Sri Lanka agrees to study EU report

COLOMBO: Sri Lanka on Tuesday agreed to study a European Union report criticising its human rights record, as Brussels threatened to withdraw the island's preferential trading status.

The European Commission submitted Monday the findings of a year-long probe which concluded that the Sri Lankan government was in breach of commitments on human rights and good governance.

Sri Lanka had refused to allow the EU inquiry mission access to the island and insisted that its preferential trade access to the 27-member European bloc should be extended unconditionally.

"The government will closely study the European Commission report," the foreign ministry said in a statement. It stressed Colombo felt it "unnecessary" to allow any investigation.

Sri Lanka has till November 6 to respond to the EU report. Sri Lanka gains about 150 million dollars annually due to the preferential tariff currently granted by the EU, according to trade estimates.

EU trade spokesman Lutz Gullner said in Brussels that "serious problems" were identified in the Brussels probe which accused Sri Lanka of "breaching commitments" made on human rights.
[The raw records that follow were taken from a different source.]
Context: an optimization exercise on an open-source flow, tuned for small area, a short achievable clock period and few clock cycles. The choices shown serve that exercise and are no tape-out recipe.
Function was checked by simulation only, so behaviour that the tests miss may differ from the original.

==> flow/design.v, too long to show whole: its modules and the start of the top module <==
// module matmul_sequencer: 108 lines
// module mac_accumulate: 1590 lines
// module mm_fa: 10 lines
// module mm_ha: 9 lines
// module result_writer: 18 lines
// module matmul_top: 56 lines
module matmul_top (
	input  logic                clk,
	input  logic                reset_n,
	input  logic                dut_valid,
	output logic                dut_ready,
	output matmul_pkg::mm_addr_t a_rd_addr,
	input  matmul_pkg::mm_data_t a_rd_data,
	output matmul_pkg::mm_addr_t b_rd_addr,
	input  matmul_pkg::mm_data_t b_rd_data,
	output logic                c_wr_en,
	output matmul_pkg::mm_addr_t c_wr_addr,
	output matmul_pkg::mm_data_t c_wr_data
);
  // ...
==> flow/flow/run.sh <==
#!/bin/bash
set -euo pipefail
bash standard.sh "BUFFER_PORTS_ARGS=-buffer_cell sky130_fd_sc_hd__buf_1" \
	SETUP_SLACK_MARGIN=6.5 finish > standard.log 2>&1
==> flow/standard.sh <==
#!/bin/bash
# synth_recipe.tcl (not shown) runs the flow's synth.tcl, then flattens the netlist and writes it again
# the make line also repeats each setting of config.mk as NAME=value (left out here)
make -C /OpenROAD-flow-scripts/flow DESIGN_CONFIG=/design/flow/config.mk WORK_HOME=/design/flow/orfs CLKGATE_MAP_FILE= SYNTH_SCRIPT=/design/flow/synth_recipe.tcl "${@:-finish}"
==> flow/config.mk <==
export PLATFORM = sky130hd
export DESIGN_NAME = matmul_top
export DESIGN_NICKNAME = matmul_top
export VERILOG_FILES = /design/flow/design.v
export SDC_FILE = /design/flow/constraint.sdc
export NUM_CORES = 4
export LEC_CHECK = 0
export ABC_AREA = 1
export CAP_MARGIN = 30
export CORE_MARGIN = 2
export CORE_UTILIZATION = 40
export CTS_CLUSTER_DIAMETER = 90
export CTS_CLUSTER_SIZE = 24
export SLEW_MARGIN = 40
export SYNTH_HIERARCHICAL = 1
==> flow/constraint.sdc <==
create_clock -name core_clock -period 10.0 [get_ports {clk}]
set_input_delay 2.0000 -clock core_clock [delete_from_list [all_inputs] [get_ports {clk}]]
set_output_delay 2.0000 -clock core_clock [all_outputs]
set_load 0.01 [all_outputs]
Sri Lanka, which ended a decades-old internal conflict with Tamil Tiger rebels in May, is one of 16 countries benefiting from an EU deal giving its exporters easier access to the EU market.

The deal is offered to developing countries -- provided sustainable development and good governance conditions are met.

These include human rights obligations and working practices, and Brussels says Colombo has still to ratify and apply them fully.

According to the EU report passed to Sri Lanka, "the commission will now decide whether to propose a temporary withdrawal of the special incentive arrangement."

Gullner said member states would now be consulted, and stressed that the commission would be looking for improvement that was "sufficiently serious, rapid and verifiable".